The legislative chamber initially rejected the bill which was a near-total abortion ban with no exceptions for rape or incest, in a vote of 47–55.

After the exceptions were added by Republicans to save the bill, the final vote to approve the measure was 67–38.

The bill has one more routine vote before it proceeds to the state’s Senate. Republicans control both the state House and Senate, but they are a few seats short of a two-thirds majority.

The proposed legislation allows abortions up to 12 weeks after conception if a woman informs the doctor that the pregnancy was a result of rape, or incest. The doctor must report the rape or incest to the county sheriff, and has 24 hours to provide the woman’s name and contact information to deputies.

Otherwise, the bill creates a felony for anyone who “performs or abets an abortion,” or who “uses force or the threat of force to injure or intimidate a person for the purpose of coercing an abortion.”

Exceptions

The exceptions are when the abortion is being carried out to prevent the death, substantial risk of death, or substantial and irreversible physical impairment of a major bodily function of the mother. Any doctor who carries out such abortions “must declare in a written document that the medical procedure was necessary.”

The bill also clarifies that a pregnant woman may not be criminally prosecuted.

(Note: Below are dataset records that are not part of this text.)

File: src/rtl/fetch_unit_32.sv
// Instruction fetch sequencer: drives an external increment-capable PC register
// and a request/ack instruction memory, presenting one instruction at a time to the decoder.
module fetch_unit_32 #(
  parameter logic [31:0] RESET_PC = 32'h00000000
) (
  input  logic        Clock,
  input  logic        Reset,
  input  logic [31:0] PC,
  output logic        PCWrite,
  output logic        PCIncrement,
  output logic [31:0] PCLoad,
  output logic        MemReq,
  output logic [31:0] MemAddr,
  input  logic        MemAck,
  input  logic [31:0] MemData,
  output logic        InstrValid,
  output logic [31:0] Instr,
  output logic [31:0] InstrPC,
  input  logic        InstrReady,
  input  logic        Redirect,
  input  logic [31:0] RedirectTarget
);

  localparam logic [1:0] INIT  = 2'd0;
  localparam logic [1:0] FETCH = 2'd1;
  localparam logic [1:0] VALID = 2'd2;
  localparam logic [1:0] DRAIN = 2'd3;

  logic [1:0]  state;
  logic [1:0]  nextState;
  logic [31:0] addrHold;
  logic        capture;

  // Redirect always wins over increment; a request left unacked by a redirect
  // is kept alive in DRAIN at its original address until memory answers.
  always_comb begin
    nextState   = state;
    PCWrite     = 1'b0;
    PCIncrement = 1'b0;
    PCLoad      = RedirectTarget;
    MemReq      = 1'b0;
    MemAddr     = addrHold;
    InstrValid  = 1'b0;
    capture     = 1'b0;
    case (state)
      INIT: begin
        PCWrite   = 1'b1;
        PCLoad    = RESET_PC;
        nextState = FETCH;
      end
      FETCH: begin
        MemReq  = 1'b1;
        MemAddr = PC;
        if (Redirect) begin
          PCWrite   = 1'b1;
          nextState = MemAck ? FETCH : DRAIN;
        end else if (MemAck) begin
          PCWrite     = 1'b1;
          PCIncrement = 1'b1;
          capture     = 1'b1;
          nextState   = VALID;
        end
      end
      VALID: begin
        InstrValid = 1'b1;
        if (Redirect) begin
          PCWrite   = 1'b1;
          nextState = FETCH;
        end else if (InstrReady) begin
          nextState = FETCH;
        end
      end
      DRAIN: begin
        MemReq = 1'b1;
        if (Redirect) begin
          PCWrite = 1'b1;
        end
        if (MemAck) begin
          nextState = FETCH;
        end
      end
      default: nextState = INIT;
    endcase
    // Reset is synchronous, so outputs must be quiesced combinationally while it is held
    if (Reset) begin
      MemReq      = 1'b0;
      InstrValid  = 1'b0;
      PCWrite     = 1'b0;
      PCIncrement = 1'b0;
      capture     = 1'b0;
    end
  end

  always_ff @(posedge Clock) begin
    if (Reset) begin
      state    <= INIT;
      Instr    <= 32'h0;
      InstrPC  <= 32'h0;
      addrHold <= 32'h0;
    end else begin
      state <= nextState;
      if (state == FETCH) begin
        addrHold <= PC;
      end
      if (capture) begin
        Instr   <= MemData;
        InstrPC <= PC;
      end
    end
  end

endmodule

Republican Gov. Henry McMaster hasn’t issued a public statement over the specific legislation, but had said in a statement in January 2020: “South Carolina is a proudly pro-life state, and any pro-life legislation that makes it to my desk will be signed immediately.” He also said in January 2018: “I believe that human life begins at conception.”

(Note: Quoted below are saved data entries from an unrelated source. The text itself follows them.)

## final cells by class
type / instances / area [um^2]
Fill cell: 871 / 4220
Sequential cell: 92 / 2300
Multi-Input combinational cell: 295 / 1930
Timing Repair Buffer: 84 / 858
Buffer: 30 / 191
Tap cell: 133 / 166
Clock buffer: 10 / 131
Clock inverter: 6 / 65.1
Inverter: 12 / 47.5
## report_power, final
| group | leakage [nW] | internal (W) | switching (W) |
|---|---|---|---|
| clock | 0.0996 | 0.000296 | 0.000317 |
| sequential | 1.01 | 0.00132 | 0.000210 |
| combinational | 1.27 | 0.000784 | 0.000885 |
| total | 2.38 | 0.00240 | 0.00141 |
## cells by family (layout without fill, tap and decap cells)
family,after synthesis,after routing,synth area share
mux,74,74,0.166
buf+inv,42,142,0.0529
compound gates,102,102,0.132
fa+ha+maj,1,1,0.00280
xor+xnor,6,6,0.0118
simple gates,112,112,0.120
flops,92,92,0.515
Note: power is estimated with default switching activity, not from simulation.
**config.mk**
```make
export PLATFORM = sky130hd
export DESIGN_NAME = mem_access_arbiter
export DESIGN_NICKNAME = d
export VERILOG_FILES = /design/src/rtl/mem_access_arbiter.sv
export SDC_FILE = /design/constraint.sdc
export NUM_CORES = 1
export LEC_CHECK = 0
export BUFFER_PORTS_ARGS = -buffer_cell sky130_fd_sc_hd__buf_4
export CAP_MARGIN = 25
export CORE_UTILIZATION = 45
export DETAILED_ROUTE_END_ITERATION = 16
export PLACE_DENSITY = 0.83
export RECOVER_POWER = 50
export SLEW_MARGIN = 20
export SYNTH_ARGS = -nofsm -noshare
export SYNTH_HDL_FRONTEND = slang
export SYNTH_SLANG_ARGS = --single-unit
```
**constraint.sdc**
```tcl
create_clock -name clk -period 3.3 [get_ports clk]
set_input_delay 0.33 -clock clk [delete_from_list [all_inputs] [get_ports clk]]
set_output_delay 0.33 -clock clk [all_outputs]
set_load 0.01 [all_outputs]
```
`config.mk`:
```
export PLATFORM = sky130hd
export DESIGN_NAME = seg_scan_decoder
export DESIGN_NICKNAME = d
export VERILOG_FILES = /design/src/rtl/seg7_pkg.sv /design/src/rtl/seg_input_filter.sv /design/src/rtl/seg_scan_decoder.sv
export SDC_FILE = /design/constraint.sdc
export NUM_CORES = 1
export LEC_CHECK = 0
export CAP_MARGIN = 40
export CORE_MARGIN = 10
export CORE_UTILIZATION = 55
export DETAILED_ROUTE_END_ITERATION = 10
export HOLD_SLACK_MARGIN = 0.03
export PLACE_DENSITY = 0.87
export SETUP_SLACK_MARGIN = 0.05
export SLEW_MARGIN = 20
export SYNTH_ARGS = -nofsm -noshare
export SYNTH_HDL_FRONTEND = slang
export SYNTH_SLANG_ARGS = --single-unit
```
`constraint.sdc`:
```
create_clock -name clk -period 4.1 [get_ports clk]
set_clock_uncertainty 0.05 [all_clocks]
set_input_delay 1.025 -clock clk [delete_from_list [all_inputs] [get_ports clk]]
set_output_delay 1.025 -clock clk [all_outputs]
set_load 0.02 [all_outputs]
```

“This is a good starting point for the Senate to begin its deliberations,” Brian Symmes, McMaster’s spokesperson, said on Tuesday.

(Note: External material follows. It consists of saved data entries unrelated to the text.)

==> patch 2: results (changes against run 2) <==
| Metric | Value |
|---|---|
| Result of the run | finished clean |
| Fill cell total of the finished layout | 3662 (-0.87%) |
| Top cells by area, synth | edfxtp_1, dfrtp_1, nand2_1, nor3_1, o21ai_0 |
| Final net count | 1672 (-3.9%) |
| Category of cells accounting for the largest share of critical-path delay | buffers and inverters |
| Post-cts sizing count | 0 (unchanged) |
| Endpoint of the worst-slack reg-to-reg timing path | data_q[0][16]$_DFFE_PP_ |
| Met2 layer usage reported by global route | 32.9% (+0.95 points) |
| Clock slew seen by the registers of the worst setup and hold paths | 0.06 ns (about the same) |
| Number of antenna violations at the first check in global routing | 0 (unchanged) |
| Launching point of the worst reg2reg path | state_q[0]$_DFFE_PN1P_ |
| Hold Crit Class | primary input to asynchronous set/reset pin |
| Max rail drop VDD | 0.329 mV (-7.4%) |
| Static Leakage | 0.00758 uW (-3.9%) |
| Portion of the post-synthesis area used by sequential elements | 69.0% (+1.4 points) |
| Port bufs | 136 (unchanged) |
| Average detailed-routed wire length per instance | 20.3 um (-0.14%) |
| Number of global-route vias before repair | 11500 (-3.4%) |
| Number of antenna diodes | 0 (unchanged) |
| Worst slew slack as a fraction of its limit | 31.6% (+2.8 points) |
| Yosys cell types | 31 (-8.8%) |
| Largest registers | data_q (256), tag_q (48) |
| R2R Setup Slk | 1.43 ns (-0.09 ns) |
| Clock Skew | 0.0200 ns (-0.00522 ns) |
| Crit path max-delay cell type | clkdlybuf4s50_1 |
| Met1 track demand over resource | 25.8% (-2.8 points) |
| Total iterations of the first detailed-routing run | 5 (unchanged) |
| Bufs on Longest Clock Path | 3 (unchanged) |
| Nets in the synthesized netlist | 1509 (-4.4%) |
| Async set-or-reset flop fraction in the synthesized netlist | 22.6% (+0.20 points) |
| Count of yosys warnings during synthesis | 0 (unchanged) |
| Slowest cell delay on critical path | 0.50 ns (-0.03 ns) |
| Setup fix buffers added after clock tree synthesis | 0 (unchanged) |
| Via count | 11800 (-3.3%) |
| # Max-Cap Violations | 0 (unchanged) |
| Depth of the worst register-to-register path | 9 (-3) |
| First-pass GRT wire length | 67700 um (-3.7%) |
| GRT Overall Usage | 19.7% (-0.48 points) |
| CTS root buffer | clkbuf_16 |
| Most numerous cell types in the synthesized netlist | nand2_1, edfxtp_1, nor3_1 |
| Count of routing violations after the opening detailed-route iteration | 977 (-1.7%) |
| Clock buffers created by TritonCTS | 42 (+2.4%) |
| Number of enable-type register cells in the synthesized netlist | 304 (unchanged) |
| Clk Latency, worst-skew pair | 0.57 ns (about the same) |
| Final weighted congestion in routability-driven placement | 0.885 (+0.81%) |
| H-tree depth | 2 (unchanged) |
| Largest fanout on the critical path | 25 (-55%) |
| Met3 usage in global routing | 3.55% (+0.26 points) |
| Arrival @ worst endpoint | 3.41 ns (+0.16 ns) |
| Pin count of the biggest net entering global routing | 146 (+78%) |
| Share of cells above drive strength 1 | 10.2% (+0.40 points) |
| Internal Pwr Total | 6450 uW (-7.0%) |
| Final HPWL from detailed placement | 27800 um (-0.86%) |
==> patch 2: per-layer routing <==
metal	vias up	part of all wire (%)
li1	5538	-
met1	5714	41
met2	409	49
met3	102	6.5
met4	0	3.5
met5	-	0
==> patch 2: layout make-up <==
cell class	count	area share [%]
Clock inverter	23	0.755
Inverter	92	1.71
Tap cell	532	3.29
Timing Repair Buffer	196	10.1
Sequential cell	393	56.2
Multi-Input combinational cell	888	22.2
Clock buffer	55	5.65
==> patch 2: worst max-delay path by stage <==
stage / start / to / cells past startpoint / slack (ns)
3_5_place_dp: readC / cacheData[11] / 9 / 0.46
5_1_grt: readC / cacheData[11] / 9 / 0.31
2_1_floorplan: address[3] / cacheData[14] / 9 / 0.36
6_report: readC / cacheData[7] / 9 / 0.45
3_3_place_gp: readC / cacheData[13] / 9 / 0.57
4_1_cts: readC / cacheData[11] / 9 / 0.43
==> config.mk <==
export PLATFORM = sky130hd
export DESIGN_NAME = max7219_spi_tx_flat
export DESIGN_NICKNAME = d
export VERILOG_FILES = /design/src/rtl/max7219_spi_tx_if.sv /design/src/rtl/max7219_spi_tx.sv /design/src/flat_wrapper.sv
export SDC_FILE = /design/constraint.sdc
export NUM_CORES = 1
export LEC_CHECK = 0
export ABC_AREA = 0
export BUFFER_PORTS_ARGS = -buffer_cell sky130_fd_sc_hd__buf_2
export CAP_MARGIN = 20
export CORE_MARGIN = 5
export CORE_UTILIZATION = 59
export CTS_BUF_LIST = sky130_fd_sc_hd__clkbuf_4
export CTS_CLUSTER_DIAMETER = 40
export DETAILED_ROUTE_END_ITERATION = 10
export GPL_ROUTABILITY_DRIVEN = 0
export HOLD_SLACK_MARGIN = 0.06
export PLACE_DENSITY = 0.81
export RECOVER_POWER = 25
export SYNTH_ARGS = -nofsm -noshare
export SYNTH_HDL_FRONTEND = slang
export SYNTH_SLANG_ARGS = --single-unit
==> constraint.sdc <==
create_clock -name sys_clk -period 2.6 [get_ports sys_clk]
set_input_delay 0.65 -clock sys_clk [delete_from_list [all_inputs] [get_ports sys_clk]]
set_output_delay 0.65 -clock sys_clk [all_outputs]
set_load 0.01 [all_outputs]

A six-week abortion ban was signed into law by McMaster in February 2021 but was blocked from being enforced soon after by an Obama-appointed federal judge. The ban went into effect after Roe v. Wade was overturned by the U.S. Supreme Court on June 24. But on Aug. 17, the South Carolina Supreme Court temporarily blocked the measure.

For now, abortions after 20 weeks of conception are banned allowed in the state due to a 2016 law. The exceptions include when the procedure is deemed necessary to protect the life of a pregnant woman, or if there is a “fetal anomaly.”